*** Given data
Background: an optimization exercise with open tools, aiming at small area, a short achievable clock period and few clock cycles. Do not read the settings as production practice.
No driver is modelled on the clock port, so clock power and skew are understated where the tree is cut down; a real chip needs a root buffer or a tree.
Power is estimated from default activity; no workload was simulated.

==> inputs of run a <==
## rv_top
module rv_top (
    input               clk_i,
    input               rst_ni,
    output logic [31:0] addr_o,
    input        [31:0] instr_i,
    input        [31:0] data_i,
    output logic        data_we_o,
    output logic [31:0] data_o,
    output logic [31:0] data_addr_o
);
    logic [11:1] pc_f;           
    logic        v_d;            
    logic [31:0] ir_d;           
    logic [11:1] pc_d;           
    logic        byp_a_d;        
    logic        byp_b_d;        
    logic        ldu_d;          
    logic        imm_d;          
    logic        v_e;
    logic        wr_e, ld_e, st_e, br_e;
    logic        add_e, sub_e, and_e, or_e, lui_e;
    logic [3:0]  fa_e, fb_e;     
    logic [ 4:0] rd_e;
    logic [31:0] a_e, b_e;       
    logic [11:0] simm_e;         
    logic [11:1] tgt_e;
    logic        wr_m, ld_m, st_m;
    logic [ 4:0] rd_m;
    logic [31:0] res_m, s_m;
    logic [31:0] addr_m;         
    logic        stall_d;        
    logic        redir_e;        
    logic [11:1] pc_o;
    assign addr_o = {20'b0, pc_o, 1'b0};
    logic [11:1] tgt_f;
    rv_add11 u_tgt_f (
        .a_i ( pc_f ),
        .b_i ( {instr_i[7], instr_i[30:25], instr_i[11:8]} ),
        .s_o ( tgt_f )
    );
    logic        btb_v;
    logic [11:1] btb_pc, btb_tgt;
    logic [11:1] seq_f;
    logic        hit_f;
    logic        jmp_d;
    logic [11:1] tgt_d;
    assign seq_f = pc_f + 11'd2;
    assign hit_f = btb_v & (seq_f == btb_pc);
    always_ff @(posedge clk_i) begin
        if (!rst_ni) begin
            btb_v <= 1'b0;
        end else if (v_d && jmp_d) begin
            btb_v <= 1'b1;
        end
    end
    always_ff @(posedge clk_i) begin
        if (v_d && jmp_d) begin
            btb_pc  <= pc_d;
            btb_tgt <= tgt_d;
        end
    end
    logic [11:1] e2_f, e1_f, e0_f, next_f;
    always_comb begin
        if (stall_d)      e2_f = pc_d;
        else if (hit_f)   e2_f = btb_tgt;
        else              e2_f = seq_f;
    end
    for (genvar i = 1; i < 12; i++) begin : g_red_f
        cl_mux2 u_mux (.a(e2_f[i]), .b(tgt_e[i]), .s(redir_e), .y(e1_f[i]));
    end
  ...
clock: 12.0 ns
lec_check: 0
cap_margin: 20
core_margin: 2
core_utilization: 30
setup_slack_margin: 0.5
slew_margin: 20
synth_hierarchical: 1
synth_minimum_keep_size: 0
standard.sh (not shown) runs the stock make flow with config.mk's settings and CLKGATE_MAP_FILE= SYNTH_SCRIPT=/design/flow/synth_recipe.tcl, a recipe that flattens the netlist after the stock synthesis.
==> flow/flow/run.sh <==
#!/bin/bash
# Layout flow: the standard flow (standard.sh: ORFS synthesis through
# final layout, unchanged constraints), with these settings changed:
#  - repair_timing is asked for a larger setup margin, so it keeps improving
#    paths beyond the 12 ns clock (the SDC and the clock are unchanged);
#  - clock tree synthesis clusters up to 25 flip-flops per leaf buffer and
#    inserts no dummy loads, which makes a smaller tree, from buf_12 cells;
#  - flow/cts_hook.tcl removes the tree's root buffer, so the clock port
#    drives the four first-level buffers directly;
#  - the input and output ports are buffered with buf_4 cells (the standard flow's flow
#    picks a delay cell for them);
#  - flow/place_hook.tcl moves each flip-flop that only drives an output
#    port's buffer next to that buffer after global placement.
# Each tool's output goes to the ORFS logs under orfs/logs/; the make output
# goes to standard.log in this folder.
set -e
bash standard.sh \
  SETUP_SLACK_MARGIN=8.7 \
  "CTS_ARGS=-sink_clustering_enable -repair_clock_nets -dont_use_dummy_load -buf_list sky130_fd_sc_hd__buf_12 -sink_clustering_size 25 -sink_clustering_max_diameter 100" \
  PRE_CTS_TCL=$PWD/flow/cts_hook.tcl \
  POST_GLOBAL_PLACE_TCL=$PWD/flow/place_hook.tcl \
  "BUFFER_PORTS_ARGS=-buffer_cell sky130_fd_sc_hd__buf_4" \
  finish > standard.log 2>&1
==> flow/flow/place_hook.tcl <==
# Sourced by ORFS's global_place.tcl after global placement
# (POST_GLOBAL_PLACE_TCL). For each output port driven by a buffer whose
# input comes straight from a flip-flop that drives nothing else, move the
# flip-flop next to the buffer, so that the flip-flop-to-port path has a
# short wire. Detailed placement legalizes the moved cells afterwards.
set block [ord::get_db_block]
set moved 0
foreach bterm [$block getBTerms] {
  if { [$bterm getIoType] != "OUTPUT" } { continue }
  set net [$bterm getNet]
  if { $net == "NULL" } { continue }
  set buf ""
  foreach it [$net getITerms] {
    if { [$it isOutputSignal] } { set buf [$it getInst] }
  }
  if { $buf == "" } { continue }
  # the buffer's input net and its driver
  set in_net ""
  foreach it [$buf getITerms] {
    if { [$it isInputSignal] } { set in_net [$it getNet] }
  }
  if { $in_net == "" || $in_net == "NULL" } { continue }
  set its [$in_net getITerms]
  if { [llength $its] != 2 } { continue }
  set ff ""
  foreach it $its {
    if { [$it isOutputSignal] } { set ff [$it getInst] }
  }
  if { $ff == "" } { continue }
  if { ![string match "*df*" [[$ff getMaster] getName]] } { continue }
  set loc [$buf getLocation]
  $ff setLocation [lindex $loc 0] [lindex $loc 1]
  incr moved
}
puts "place_hook: moved $moved output flip-flops next to their port buffers"
Other scripts of this flow, unchanged in this note and not shown: flow/flow/cts_hook.tcl
==> run b (differences from run a) <==
--- a/flow/design.v
+++ b/flow/design.v
@@ -532,14 +532,59 @@
     cl_nand2 u59 (.a(w53), .b(w54), .y(w59));
     cl_nand2 u60 (.a(w55), .b(w56), .y(w60));
     cl_nor2 u61 (.a(w57), .b(w58), .y(w61));
     cl_nor2 u62 (.a(w59), .b(w60), .y(w62));
     cl_nand2 u63 (.a(w61), .b(w62), .y(w63));
     assign neq_o = w63;
 endmodule
+module rv_isone32 (
+    input  [31:0] a_i,
+    output one_o
+);
+    wire w1, w2, w3, w4, w5, w6, w7, w8, w9, w10, w11, w12, w13, w14, w15, w16, w17, w18, w19, w20, w21, w22, w23, w24, w25, w26, w27, w28, w29, w30, w31, w32, w33, w34, w35, w36, w37, w38;
+    cl_inv u1 (.a(a_i[0]), .y(w1));
+    cl_nor2 u2 (.a(a_i[1]), .b(a_i[2]), .y(w2));
+    cl_nor2 u3 (.a(a_i[3]), .b(a_i[4]), .y(w3));
+    cl_nor2 u4 (.a(a_i[5]), .b(a_i[6]), .y(w4));
+    cl_nor2 u5 (.a(a_i[7]), .b(a_i[8]), .y(w5));
+    cl_nor2 u6 (.a(a_i[9]), .b(a_i[10]), .y(w6));
+    cl_nor2 u7 (.a(a_i[11]), .b(a_i[12]), .y(w7));
+    cl_nor2 u8 (.a(a_i[13]), .b(a_i[14]), .y(w8));
+    cl_nor2 u9 (.a(a_i[15]), .b(a_i[16]), .y(w9));
+    cl_nor2 u10 (.a(a_i[17]), .b(a_i[18]), .y(w10));
+    cl_nor2 u11 (.a(a_i[19]), .b(a_i[20]), .y(w11));
+    cl_nor2 u12 (.a(a_i[21]), .b(a_i[22]), .y(w12));
+    cl_nor2 u13 (.a(a_i[23]), .b(a_i[24]), .y(w13));
+    cl_nor2 u14 (.a(a_i[25]), .b(a_i[26]), .y(w14));
+    cl_nor2 u15 (.a(a_i[27]), .b(a_i[28]), .y(w15));
+    cl_nor2 u16 (.a(a_i[29]), .b(a_i[30]), .y(w16));
+    cl_inv u17 (.a(a_i[31]), .y(w17));
+    cl_nand2 u18 (.a(w2), .b(w3), .y(w18));
+    cl_nand2 u19 (.a(w4), .b(w5), .y(w19));
+    cl_nand2 u20 (.a(w6), .b(w7), .y(w20));
+    cl_nand2 u21 (.a(w8), .b(w9), .y(w21));
+    cl_nand2 u22 (.a(w10), .b(w11), .y(w22));
+    cl_nand2 u23 (.a(w12), .b(w13), .y(w23));
+    cl_nand2 u24 (.a(w14), .b(w15), .y(w24));
+    cl_nand2 u25 (.a(w16), .b(w17), .y(w25));
+    cl_inv u26 (.a(a_i[0]), .y(w26));
+    cl_nor2 u27 (.a(w18), .b(w19), .y(w27));
+    cl_nor2 u28 (.a(w20), .b(w21), .y(w28));
+    cl_nor2 u29 (.a(w22), .b(w23), .y(w29));
+    cl_nor2 u30 (.a(w24), .b(w25), .y(w30));
+    cl_inv u31 (.a(w26), .y(w31));
+    cl_nand2 u32 (.a(w27), .b(w28), .y(w32));
+    cl_nand2 u33 (.a(w29), .b(w30), .y(w33));
+    cl_inv u34 (.a(w31), .y(w34));
+    cl_nor2 u35 (.a(w32), .b(w33), .y(w35));
+    cl_inv u36 (.a(w34), .y(w36));
+    cl_nand2 u37 (.a(w35), .b(w36), .y(w37));
+    cl_inv u38 (.a(w37), .y(w38));
+    assign one_o = w38;
+endmodule
 module rf_aoi3 (
     input  a0, b0, a1, b1, a2, b2,
     output y
 );
     assign y = ~((a0 & b0) | (a1 & b1) | (a2 & b2));
 endmodule
 module rf_aoi2 (
@@ -656,29 +701,29 @@
 );
     logic [11:1] pc_f;           
     logic        v_d;            
     logic [31:0] ir_d;           
     logic [11:1] pc_d;           
     logic        byp_a_d;        
     logic        byp_b_d;        
-    logic        ldu_d;          
     logic        imm_d;          
     logic        v_e;
     logic        wr_e, ld_e, st_e, br_e;
     logic        add_e, sub_e, and_e, or_e, lui_e;
+    logic        dec_e;          
     logic [3:0]  fa_e, fb_e;     
     logic [ 4:0] rd_e;
     logic [31:0] a_e, b_e;       
     logic [11:0] simm_e;         
     logic [11:1] tgt_e;
     logic        wr_m, ld_m, st_m;
     logic [ 4:0] rd_m;
     logic [31:0] res_m, s_m;
     logic [31:0] addr_m;         
-    logic        stall_d;        
+    logic        redir_d;        
     logic        redir_e;        
     logic [11:1] pc_o;
     assign addr_o = {20'b0, pc_o, 1'b0};
     logic [11:1] tgt_f;
     rv_add11 u_tgt_f (
         .a_i ( pc_f ),
         .b_i ( {instr_i[7], instr_i[30:25], instr_i[11:8]} ),
@@ -701,69 +746,70 @@
     end
     always_ff @(posedge clk_i) begin
         if (v_d && jmp_d) begin
             btb_pc  <= pc_d;
             btb_tgt <= tgt_d;
         end
     end
-    logic [11:1] e2_f, e1_f, e0_f, next_f;
-    always_comb begin
-        if (stall_d)      e2_f = pc_d;
-        else if (hit_f)   e2_f = btb_tgt;
-        else              e2_f = seq_f;
-    end
+    logic [11:1] e2_f, e1_f, e1d_f, e0_f, h_f, next_f;
+    assign e2_f = hit_f ? btb_tgt : seq_f;
     for (genvar i = 1; i < 12; i++) begin : g_red_f
         cl_mux2 u_mux (.a(e2_f[i]), .b(tgt_e[i]), .s(redir_e), .y(e1_f[i]));
     end
-    assign e0_f = e1_f & {11{rst_ni}};
+    for (genvar i = 1; i < 12; i++) begin : g_redd_f
+        cl_mux2 u_mux (.a(e1_f[i]), .b(tgt_d[i]), .s(redir_d), .y(e1d_f[i]));
+    end
+    assign e0_f = e1d_f & {11{rst_ni}};
     logic [4:0] x_f;
     logic       n0_f, n1_f, nlate_f;
     logic [2:0] take_f;
     for (genvar k = 0; k < 5; k++) begin : g_x_f
         cl_xnor2 u_x (.a(instr_i[15+k]), .b(instr_i[20+k]), .y(x_f[k]));
     end
     cl_nand3 u_n0_f (.a(x_f[0]), .b(x_f[1]), .c(x_f[2]),    .y(n0_f));
     cl_nand3 u_n1_f (.a(x_f[3]), .b(x_f[4]), .c(instr_i[6]), .y(n1_f));
-    assign nlate_f = ~rst_ni | redir_e | stall_d;
+    assign nlate_f = ~rst_ni | redir_e | redir_d;
     for (genvar j = 0; j < 3; j++) begin : g_take_f
         cl_nor3 u_take (.a(n0_f), .b(n1_f), .c(nlate_f), .y(take_f[j]));
     end
+    logic hold_f;
     for (genvar i = 1; i < 12; i++) begin : g_next_f
-        cl_mux2 u_mux (.a(e0_f[i]), .b(tgt_f[i]), .s(take_f[(i-1)/4]), .y(next_f[i]));
+        cl_mux2 u_hold (.a(e0_f[i]), .b(pc_o[i]), .s(hold_f), .y(h_f[i]));
+        cl_mux2 u_mux (.a(h_f[i]), .b(tgt_f[i]), .s(take_f[(i-1)/4]), .y(next_f[i]));
     end
     always_ff @(posedge clk_i) begin
         pc_f <= next_f;
     end
     for (genvar i = 1; i < 12; i++) begin : g_pc_o
         cl_dff u_ff (.clk(clk_i), .d(next_f[i]), .q(pc_o[i]));
     end
     always_ff @(posedge clk_i) begin
         if (!rst_ni) begin
             v_d <= 1'b0;
         end else begin
-            v_d <= ~redir_e & ~stall_d;
+            v_d <= ~redir_e & ~redir_d & ~hold_f;
         end
     end
     logic       byp_a_f, byp_b_f, imm_f;
     logic [3:0] lo_a_d, lo_b_d;
     logic [7:0] hi_a_d, hi_b_d;
     assign byp_a_f = v_e & wr_e & (rd_e == instr_i[19:15]);
     assign byp_b_f = v_e & wr_e & (rd_e == instr_i[24:20]);
     assign imm_f   = ~instr_i[5] | instr_i[2];            
     logic ldu_f;
-    assign ldu_f = v_d & is_ld_d & wr_d &
+    assign ldu_f = v_d & is_ld_d & wr_d & ~(~n0_f & ~n1_f) &                  
                    ((~instr_i[2] & (rd_d == instr_i[19:15])) |               
                     (instr_i[5] & ~instr_i[2] & (rd_d == instr_i[24:20])));   
+    assign hold_f = ldu_f & ~nlate_f;
     always_ff @(posedge clk_i) begin
         ir_d    <= instr_i;
         pc_d    <= pc_f;
         byp_a_d <= byp_a_f;
         byp_b_d <= byp_b_f;
         imm_d   <= imm_f;
-        ldu_d   <= ldu_f;
         for (int i = 0; i < 4; i++) begin
             lo_a_d[i] <= (instr_i[16:15] == 2'(i));
             lo_b_d[i] <= (instr_i[21:20] == 2'(i));
         end
         for (int i = 0; i < 8; i++) begin
             hi_a_d[i] <= (instr_i[19:17] == 3'(i)) & ~byp_a_f;
             hi_b_d[i] <= (instr_i[24:22] == 3'(i)) & ~byp_b_f & ~imm_f;
@@ -814,30 +860,34 @@
         .we_i     ( wr_m                 )
     );
     assign jmp_d = is_br_d & (rs1_d == rs2_d);
     assign tgt_d = pc_d + {ir_d[7], ir_d[30:25], ir_d[11:8]};
     logic hit1_e, hit2_e;
     assign hit1_e  = v_e & wr_e & (rd_e == rs1_d);
     assign hit2_e  = v_e & wr_e & (rd_e == rs2_d);
-    assign stall_d = v_d & ~jmp_d & ldu_d;
+    logic early_d, one_e;
+    assign early_d = v_d & is_br_d & ~jmp_d & dec_e &
+                     (((rs2_d == 5'd0) & hit1_e) | ((rs1_d == 5'd0) & hit2_e));
+    assign redir_d = early_d & one_e;
     logic b30_d, zero3_d;
     assign b30_d   = ir_d[30];
     assign zero3_d = (f3_d == 3'b000);
     always_ff @(posedge clk_i) begin
         if (!rst_ni) begin
             v_e <= 1'b0;
         end else begin
-            v_e <= v_d & ~stall_d & ~redir_e;
+            v_e <= v_d & ~redir_e;
         end
     end
     always_ff @(posedge clk_i) begin
         wr_e   <= wr_d;
         ld_e   <= is_ld_d;
         st_e   <= is_st_d;
-        br_e   <= is_br_d & ~jmp_d;
+        br_e   <= is_br_d & ~jmp_d & ~early_d;
+        dec_e  <= is_alu_d & ~op_d[5] & ~is_lui_d & zero3_d & (ir_d[31:20] == 12'hfff);
         lui_e  <= is_lui_d;
         add_e  <= is_ld_d | is_st_d | (is_alu_d & ~is_lui_d & zero3_d);
         sub_e  <= is_r_d & zero3_d & b30_d;
         and_e  <= is_alu_d & ~is_lui_d & (f3_d == 3'b111) & ~b30_d;
         or_e   <= is_alu_d & ~is_lui_d & (f3_d == 3'b110) & ~b30_d;
         rd_e   <= rd_d;
         a_e    <= a_d;
@@ -866,14 +916,15 @@
         if (add_e)      res_e = sum_e;
         else if (and_e) res_e = a_x & b_x;
         else if (or_e)  res_e = a_x | b_x;
         else if (lui_e) res_e = b_e;
     end
     logic neq_e;
     rv_neq32 u_neq (.a_i(a_x), .b_i(b_x), .neq_o(neq_e));
+    rv_isone32 u_one (.a_i(a_x), .one_o(one_e));
     assign redir_e = v_e & br_e & ~neq_e;
     always_ff @(posedge clk_i) begin
         if (!rst_ni) begin
             wr_m <= 1'b0;
             st_m <= 1'b0;
         end else begin
             wr_m <= v_e & wr_e;
==> flow/flow/run.sh (replaced) <==
#!/bin/bash
# Layout flow: the standard flow (standard.sh: ORFS synthesis through
# final layout, unchanged constraints), with these settings changed:
#  - repair_timing is asked for a larger setup margin, so it keeps improving
#    paths beyond the 12 ns clock (the SDC and the clock are unchanged);
#  - clock tree synthesis clusters up to 25 flip-flops per leaf buffer and
#    inserts no dummy loads, which makes a smaller tree, from buf_12 cells;
#  - flow/cts_hook.tcl removes the tree's root buffer, so the clock port
#    drives the four first-level buffers directly;
#  - the input and output ports are buffered with buf_4 cells (the standard flow's flow
#    picks a delay cell for them).
# Each tool's output goes to the ORFS logs under orfs/logs/; the make output
# goes to standard.log in this folder.
set -e
bash standard.sh \
  SETUP_SLACK_MARGIN=8.7 \
  "CTS_ARGS=-sink_clustering_enable -repair_clock_nets -dont_use_dummy_load -buf_list sky130_fd_sc_hd__buf_12 -sink_clustering_size 25 -sink_clustering_max_diameter 100" \
  PRE_CTS_TCL=$PWD/flow/cts_hook.tcl \
  "BUFFER_PORTS_ARGS=-buffer_cell sky130_fd_sc_hd__buf_4" \
  finish > standard.log 2>&1
Settings changed: CORE_UTILIZATION 30 to 40.
removed: flow/flow/place_hook.tcl
==> comparison table <==
metric	run a	run b
Effective utilization at floorplan	30.2%	40.1%
Outcome	complete, no violations	complete, no violations
Worst setup slack after placement	7.63 ns	7.09 ns
Tap cells	2370	1794
Power attributed to sequential cells	5.43 mW	5.40 mW
Number of clock buffer instances in the layout	67	57
Die boundary width	431 µm	375 µm
Number of signal-net inverters in the final layout	126	135
Via count of the first global-routing pass	38700	36800
Total power density per cell area	145 mW/mm²	144 mW/mm²
Synth top area share	55.8%	55.4%
DIE AREA	0.185 mm²	0.140 mm²
Maximum frequency from static timing analysis	287 MHz	257 MHz
No run of this note included a check of the RTL's function; only the layout flow was run.

==> port drivers added, routing unchanged <==
How much do the figures lean on ideal ports? The routed layouts below were timed once more, with nothing changed but the port constraints. Step 1: set_driving_cell puts a clkbuf_16 on clk_i and a buf_2 on each other input, an assumption about the parent block. Step 2, shift: input delay + t, output delay - t, t = (earliest + latest rising clock arrival at the registers) / 2. This alone moves slack from input paths to output paths. Slacks: ideal ports / drivers / drivers and shift; pairs: ideal ports / drivers.
run | t (ns) | slack for setup (ns) | hold WS [ns] | worst setup path after step 2 | cell pins on the clock port's net
run a | 0.706 | 8.513 / 8.426 / 8.086 | 0.328 / 0.328 / 0.328 | input to register | 1
run b | 0.607 | 8.109 / 8.183 / 7.605 | 0.330 / 0.330 / 0.330 | input to register | 4
After both steps setup and hold are still met in every run listed. For run b, which loses most, drivers alone change the setup slack by +0.074 ns; drivers and shift together by -0.504 ns.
******
◆ What needs to be done ◆
Copy out only the lines above from the one with "cl_nor2 u61 (.a(w57), .b(w58), .y(w61));" to the one with "(.a(a_i[1]), .b(a_i[2]), .y(w2));", inclusive, exactly as they stand.

◆ Solution ◆
     cl_nor2 u61 (.a(w57), .b(w58), .y(w61));
     cl_nor2 u62 (.a(w59), .b(w60), .y(w62));
     cl_nand2 u63 (.a(w61), .b(w62), .y(w63));
     assign neq_o = w63;
 endmodule
+module rv_isone32 (
+    input  [31:0] a_i,
+    output one_o
+);
+    wire w1, w2, w3, w4, w5, w6, w7, w8, w9, w10, w11, w12, w13, w14, w15, w16, w17, w18, w19, w20, w21, w22, w23, w24, w25, w26, w27, w28, w29, w30, w31, w32, w33, w34, w35, w36, w37, w38;
+    cl_inv u1 (.a(a_i[0]), .y(w1));
+    cl_nor2 u2 (.a(a_i[1]), .b(a_i[2]), .y(w2));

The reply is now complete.